The WhatsApp group messages of a lonely first winter had blossomed into a season of weekend cricket matches.

Samya and the other women have found community, too, though perhaps slower than the men, watching their children at the South Common Park playground and at the mosque in Chelmsford.

Samya gave birth to a son they named Abubakar at the end of July and the two girls are, as Noori likes to say as he chases them around the apartment, “naughty” as ever.

Noori also spends a lot of time thinking about the family’s future. Taqwa, 4, and Zahra, 3, will start school next year, and the family will have to decide how to raise daughters in line with their devout faith while also assimilating to American culture.

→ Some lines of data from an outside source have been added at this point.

This design comes from an exercise in tuning for small area on the open sky130 flow, not from production work. The RTL was checked by simulation tests, not by an equivalence proof against the original design. Power is estimated from default activity; no workload was simulated.

==> flow/design.v <==
`default_nettype none
module ledscan (
    input  wire        clk,
    input  wire        rst,
    input  wire        cmd_start,
    input  wire [7:0]  cfg_tiles_x,
    input  wire [7:0]  cfg_tiles_y,
    input  wire        hw_grant,
    input  wire        stop_req,
    input  wire        rx_valid,
    input  wire [7:0]  rx_data,
    input  wire        rx_eof,
    output wire        rx_ready,
    output reg  [4:0]  row_addr,
    output wire [31:0] col_reg,
    output reg         col_stb,
    output reg         lat,
    output reg         oe,
    output reg         pass_done,
    output reg         pub_stb,
    output wire [1:0]  mode,
    output wire        exit_valid,
    output wire [7:0]  exit_code,
    output wire        owned
);
    localparam [2:0] P_SELECT  = 3'd0,
                     P_SHIFT   = 3'd1,
                     P_LATCH   = 3'd2,
                     P_PWM     = 3'd3,    
                     P_ADVANCE = 3'd5,
                     P_RELEASE = 3'd6;
    reg        run, halt;              
    reg  [1:0] ecode;
    reg        two_wide, two_high;
    reg        rx_open;
    reg        ever;
    reg        stop_flag;
    reg        eof_seen;
    reg        got_brt;                
    reg  [8*129-1:0] ring0, ring1;     
    reg  [7:0] zpos;                   
    reg        skip_due;               
    reg        skipping;               
    reg  [7:0] fifo [0:7];             
    reg  [3:0] cnt;                    
    reg  [6:0] haddr;                  
    reg        hbank;                  
    reg  [7:0] brt0, brt1;
    reg        front;
    reg  [2:0] phase;
    reg  [6:0] rptr;                   
    reg        rbank;                  
    reg        rvalid;                 
    reg  [7:0] brt;
    reg  [7:0] pwmcnt;
    reg  [7:0] col;
    assign rx_ready   = rx_open;
    assign mode       = {halt, run};
    assign owned      = run;
    assign exit_valid = halt;
    assign exit_code  = {6'd0, ecode};
    assign col_reg    = {1'b0, col[7], 2'b0, col[6], 4'b0, col[5], 4'b0, col[4],
                         4'b0, col[3], 2'b0, col[2], 2'b0, col[1], 2'b0, col[0], 3'b0};
    wire cfg_ok = (cfg_tiles_x != 8'd0) && (cfg_tiles_y != 8'd0) &&
                  ((cfg_tiles_x == 8'd1 && cfg_tiles_y <= 8'd2) ||
                   (cfg_tiles_x == 8'd2 && cfg_tiles_y == 8'd1));
    wire big = two_wide | two_high;    
    wire ingest_active = run && rx_open;
    wire rx_accept     = ingest_active && !stop_flag && rx_valid;
    wire rx_end        = ingest_active && !stop_flag && !rx_valid && rx_eof;
    wire rx_is_brt     = rx_accept && !got_brt;
    wire rx_is_data    = rx_accept && got_brt;
    wire [7:0] wsum    = {1'b0, haddr} + {4'd0, cnt};
    wire [6:0] wptr    = wsum[6:0];               
    wire rx_is_last    = (wptr[5:0] == 6'h3f) && (wptr[6] || !big);
    wire       skip_go  = skip_due && !skipping && (zpos == 8'd0);
    wire       short    = skipping || skip_go;    
    wire [7:0] zpos_nx  = (zpos == 8'd0) ? (short ? 8'd127 : 8'd128) : zpos - 8'd1;
    wire       short_nx = short && (zpos != 8'd1);
    wire       fifo_any  = (cnt != 4'd0);
    wire       head_ok   = run && (fifo_any || rx_is_data);
    wire [7:0] head_data = fifo_any ? fifo[haddr[2:0]] : rx_data;
    wire [8:0] hsum      = {1'b0, zpos_nx} + {2'b0, haddr};
    wire [7:0] hstage    = (hsum >= (short_nx ? 9'd128 : 9'd129)) ?
                           hsum[7:0] - (short_nx ? 8'd128 : 8'd129) : hsum[7:0];
    wire       hit       = head_ok && (hstage[2:0] == 3'd7);
    wire       pop       = hit && fifo_any;
    wire       push      = rx_is_data && !(hit && !fifo_any);
    wire       hlast     = (haddr[5:0] == 6'h3f) && (haddr[6] || !big);
    reg  [8*129-1:0] ring0_nx, ring1_nx;
    integer k;
    always @* begin
        for (k = 0; k < 129; k = k + 1) begin
            if (k == 128) begin
                ring0_nx[8*k +: 8] = ring0[7:0];
                ring1_nx[8*k +: 8] = ring1[7:0];
            end else if (k == 127) begin
                ring0_nx[8*k +: 8] = short ? ring0[7:0] : ring0[8*128 +: 8];
                ring1_nx[8*k +: 8] = short ? ring1[7:0] : ring1[8*128 +: 8];
            end else begin
                ring0_nx[8*k +: 8] = ring0[8*(k+1) +: 8];
                ring1_nx[8*k +: 8] = ring1[8*(k+1) +: 8];
            end
            if (k % 8 == 7) begin
                ring0_nx[8*k +: 8] = ~ring0_nx[8*k +: 8];
                ring1_nx[8*k +: 8] = ~ring1_nx[8*k +: 8];
                if (hit && hstage[6:3] == k / 8) begin
                    if (!hbank) ring0_nx[8*k +: 8] = (k / 8) % 2 ? ~head_data : head_data;
                    else        ring1_nx[8*k +: 8] = (k / 8) % 2 ? ~head_data : head_data;
                end
            end
        end
    end
    wire [6:0] raddr   = {rptr[6] & big, rptr[5:0]};
    wire       tap65   = rptr[6] & !big;
    wire [7:0] tap_b   = rbank ? (tap65 ? ring1[8*65 +: 8] : ring1[7:0])
                               : (tap65 ? ring0[8*65 +: 8] : ring0[7:0]);
    wire       byp     = (hbank == front) && (rbank == front) && (raddr >= haddr);
    wire [7:0] rd_byte = byp ? fifo[raddr[2:0]] : tap_b;
    wire       row_last = two_wide ? (rptr[2:0] == 3'd7) : (rptr[1:0] == 2'd3);
    wire       pass_end = (rptr[5:0] == 6'd0) && (!rptr[6] || !big);
    always @(posedge clk) begin
        ring0 <= ring0_nx;
        ring1 <= ring1_nx;
        if (push)
            fifo[wptr[2:0]] <= rx_data;
        if (rx_is_brt) begin
            if (front) brt0 <= rx_data;
            else       brt1 <= rx_data;
        end
    end
    always @(posedge clk) begin
        if (rst) begin
            run        <= 1'b0;
            halt       <= 1'b0;
            ecode      <= 2'd0;
            rx_open    <= 1'b0;
            row_addr   <= 5'd0;
            col        <= 8'd0;
            col_stb    <= 1'b0;
            lat        <= 1'b0;
            oe         <= 1'b0;
            pass_done  <= 1'b0;
            pub_stb    <= 1'b0;
        end else begin
            col_stb   <= 1'b0;
            lat       <= 1'b0;
            pass_done <= 1'b0;
            pub_stb   <= 1'b0;
            if (!run && !halt && cmd_start) begin
                if (!cfg_ok) begin
                    halt  <= 1'b1;
                    ecode <= 2'd2;
                end else if (!hw_grant) begin
                    halt  <= 1'b1;
                    ecode <= 2'd3;
                end else begin
                    two_wide  <= (cfg_tiles_x == 8'd2);
                    two_high  <= (cfg_tiles_y == 8'd2);
                    front     <= 1'b0;
                    got_brt   <= 1'b0;
                    ever      <= 1'b0;
                    stop_flag <= 1'b0;
                    eof_seen  <= 1'b0;
                    phase     <= P_SELECT;
                    rptr      <= 7'd0;
                    skip_due  <= 1'b0;
                    skipping  <= 1'b0;
                    zpos      <= 8'd1;
                    cnt       <= 4'd0;
                    haddr     <= 7'd0;
                    hbank     <= 1'b1;
                    run       <= 1'b1;
                    rx_open   <= 1'b1;
                end
            end
            if (run && stop_req)
                stop_flag <= 1'b1;
            if (ingest_active && stop_flag)
                rx_open <= 1'b0;
            if (rx_end) begin
                eof_seen  <= 1'b1;
                stop_flag <= 1'b1;
                rx_open   <= 1'b0;
            end
            if (rx_is_brt)
                got_brt <= 1'b1;
            if (rx_is_data && rx_is_last) begin
                front   <= ~front;
                got_brt <= 1'b0;
                ever    <= 1'b1;
                pub_stb <= 1'b1;
            end
            if (run) begin
                zpos     <= zpos_nx;
                skipping <= short_nx;
                if (skip_go)
                    skip_due <= 1'b0;
                cnt <= cnt + {3'd0, push} - {3'd0, pop};
                if (hit) begin
                    haddr <= hlast ? 7'd0 : haddr + 7'd1;
                    if (hlast)
                        hbank <= ~hbank;
                end
            end
            if (run) begin
                case (phase)
                    P_SELECT: begin
                        row_addr <= two_wide ? {1'b0, rptr[6:3]} : {rptr[6] & two_high, rptr[5:2]};
                        rbank    <= front;
                        rvalid   <= ever;
                        brt      <= ever ? (front ? brt1 : brt0) : 8'd0;
                        phase    <= P_SHIFT;
                    end
                    P_SHIFT: begin
                        col     <= rvalid ? rd_byte : 8'd0;
                        col_stb <= 1'b1;
                        rptr    <= rptr + 7'd1;
                        if (rptr == 7'd127)
                            skip_due <= 1'b1;
                        if (row_last)
                            phase <= P_LATCH;
                    end
                    P_LATCH: begin
                        lat    <= 1'b1;
                        pwmcnt <= 8'd0;
                        phase  <= P_PWM;
                    end
                    P_PWM: begin
                        oe     <= (pwmcnt < brt);
                        pwmcnt <= pwmcnt + 8'd1;
                        if (pwmcnt == 8'd254)
                            phase <= P_ADVANCE;
                    end
                    P_ADVANCE: begin
                        oe <= 1'b0;
                        if (pass_end) begin
                            pass_done <= 1'b1;
                            phase     <= stop_flag ? P_RELEASE : P_SELECT;
                        end else begin
                            phase <= P_SELECT;
                        end
                    end
                    P_RELEASE: begin
                        row_addr <= 5'd0;
                        col      <= 8'd0;
                        oe       <= 1'b0;
                        rx_open  <= 1'b0;
                        run      <= 1'b0;
                        halt     <= 1'b1;
                        ecode    <= (eof_seen && !ever) ? 2'd1 : 2'd0;
                    end
                    default: ;
                endcase
            end
        end
    end
endmodule
`default_nettype wire
==> flow/config.mk <==
export PLATFORM = sky130hd
export DESIGN_NAME = ledscan
export DESIGN_NICKNAME = ledscan
export VERILOG_FILES = /design/flow/design.v
export SDC_FILE = /design/flow/constraint.sdc
export NUM_CORES = 4
export LEC_CHECK = 0
export CAP_MARGIN = 20
export CORE_MARGIN = 2
export CORE_UTILIZATION = 30
export CTS_CLUSTER_DIAMETER = 100
export CTS_CLUSTER_SIZE = 30
export SLEW_MARGIN = 20
==> flow/constraint.sdc <==
create_clock -name core_clock -period 10.0 [get_ports {clk}]
set_input_delay 2.0000 -clock core_clock [delete_from_list [all_inputs] [get_ports {clk}]]
set_output_delay 2.0000 -clock core_clock [all_outputs]
set_load 0.01 [all_outputs]
run.sh (not shown) runs the stock make flow with config.mk's settings and CLKGATE_MAP_FILE= SYNTH_SCRIPT=/design/flow/synth_recipe.tcl, a recipe that flattens the netlist after the stock synthesis.
The first run went through all stages and came out clean.
==> next run, changes <==
--- a/flow/design.v
+++ b/flow/design.v
@@ -43,4 +43,5 @@
     reg        skipping;               
     reg  [7:0] fifo [0:7];             
+    reg  [2:0] rp;                     
     reg  [3:0] cnt;                    
     reg  [6:0] haddr;                  
@@ -71,6 +72,5 @@
     wire rx_is_brt     = rx_accept && !got_brt;
     wire rx_is_data    = rx_accept && got_brt;
-    wire [7:0] wsum    = {1'b0, haddr} + {4'd0, cnt};
-    wire [6:0] wptr    = wsum[6:0];               
+    wire [6:0] wptr    = haddr + {3'd0, cnt};    
     wire rx_is_last    = (wptr[5:0] == 6'h3f) && (wptr[6] || !big);
     wire       skip_go  = skip_due && !skipping && (zpos == 8'd0);
@@ -80,5 +80,5 @@
     wire       fifo_any  = (cnt != 4'd0);
     wire       head_ok   = run && (fifo_any || rx_is_data);
-    wire [7:0] head_data = fifo_any ? fifo[haddr[2:0]] : rx_data;
+    wire [7:0] head_data = fifo_any ? fifo[rp] : rx_data;
     wire [8:0] hsum      = {1'b0, zpos_nx} + {2'b0, haddr};
     wire [7:0] hstage    = (hsum >= (short_nx ? 9'd128 : 9'd129)) ?
@@ -102,11 +102,7 @@
                 ring1_nx[8*k +: 8] = ring1[8*(k+1) +: 8];
             end
-            if (k % 8 == 7) begin
-                ring0_nx[8*k +: 8] = ~ring0_nx[8*k +: 8];
-                ring1_nx[8*k +: 8] = ~ring1_nx[8*k +: 8];
-                if (hit && hstage[6:3] == k / 8) begin
-                    if (!hbank) ring0_nx[8*k +: 8] = (k / 8) % 2 ? ~head_data : head_data;
-                    else        ring1_nx[8*k +: 8] = (k / 8) % 2 ? ~head_data : head_data;
-                end
+            if (k % 8 == 7 && hit && hstage[6:3] == k / 8) begin
+                if (!hbank) ring0_nx[8*k +: 8] = head_data;
+                else        ring1_nx[8*k +: 8] = head_data;
             end
         end
@@ -116,6 +112,7 @@
     wire [7:0] tap_b   = rbank ? (tap65 ? ring1[8*65 +: 8] : ring1[7:0])
                                : (tap65 ? ring0[8*65 +: 8] : ring0[7:0]);
-    wire       byp     = (hbank == front) && (rbank == front) && (raddr >= haddr);
-    wire [7:0] rd_byte = byp ? fifo[raddr[2:0]] : tap_b;
+    wire [7:0] rdiff   = {1'b0, raddr} - {1'b0, haddr};
+    wire       byp     = (hbank == rbank) && !rdiff[7] && ({1'b0, rdiff[6:0]} < {4'd0, cnt});
+    wire [7:0] rd_byte = byp ? fifo[rp + rdiff[2:0]] : tap_b;
     wire       row_last = two_wide ? (rptr[2:0] == 3'd7) : (rptr[1:0] == 2'd3);
     wire       pass_end = (rptr[5:0] == 6'd0) && (!rptr[6] || !big);
@@ -124,5 +121,5 @@
         ring1 <= ring1_nx;
         if (push)
-            fifo[wptr[2:0]] <= rx_data;
+            fifo[rp + cnt[2:0]] <= rx_data;
         if (rx_is_brt) begin
             if (front) brt0 <= rx_data;
@@ -198,4 +195,6 @@
                     skip_due <= 1'b0;
                 cnt <= cnt + {3'd0, push} - {3'd0, pop};
+                if (pop)
+                    rp <= rp + 3'd1;
                 if (hit) begin
                     haddr <= hlast ? 7'd0 : haddr + 7'd1;
After rerunning: Maximum frequency increases by 7.5%; first-iteration DRC count rises by 5.0%; die area goes up by 0.77%; design area rises by 0.45%; synthesized area goes up by 0.77%; hold slack loses 3.5 ps; non-clock buffer count stays the same; clock power goes down by about 2%; cell count stays flat; worst setup slack improved by 480 ps; sequential power hardly moves.

afterwards: timing with drivers on the ports:
No port has a modelled driver above. Below, the same layouts with a new extraction and two added sets of constraints. Step 1 (the two cells are an assumption about what drives the block):
set clk [get_ports {clk}]
set_driving_cell -lib_cell sky130_fd_sc_hd__clkbuf_16 $clk
set_driving_cell -lib_cell sky130_fd_sc_hd__buf_2 [delete_from_list [all_inputs] $clk]
Step 2 also shifts input and output timing later by t, the mid clock arrival at the registers, as if the neighbouring blocks saw the same clock. a / b / c = no drivers / after step 1 / after step 2; a / b = the first two.
| run | shift t [ns] | slack for setup (ns) | slew at the worst register clock pin (ns) | worst data-port slew with drivers (ns) | pins driven straight from the clock port |
|---|---|---|---|---|---|
| the first run | 0.770 | 3.178 / 3.178 / 3.178 | 0.12 / 0.12 | 0.06 | 1 |
| the second run | 0.764 | 3.654 / 3.654 / 3.654 | 0.12 / 0.12 | 0.04 | 1 |
After both steps every run listed still meets setup and hold.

“I don’t want them to be too free. I don’t want them to be too much under control,” Samya said. “Just 50-50.”

Samya gave birth to a son they named Abubakar at the end of July and the two girls are, as Noori likes to say as he chases them around the apartment, “naughty” as ever.Pat Greenhouse/Globe Staff

Problems remain for the community, though. Noori and others who directly served with US forces during the Afghan war are eligible for a Special Immigrant Visa, but about two-thirds of the others are nervously awaiting asylum cases because they aren’t eligible for SIV, said Caroline Rowe, the Lowell managing director for International Institute of New England.

And some tensions, reflecting historic divisions in Afghanistan, linger between Dari and Pashto speakers, Rowe said.

But those are fading, Noori said. He points to his neighbors in his apartment building.

They’re from a rival province back in Afghanistan, but Noori drives them all over Lowell whenever they need a lift, and Samya is fast friends with the mother.

“Here, no one cares about those differences,” Noori said. “Everyone thinks the same: that we’re all Afghans.”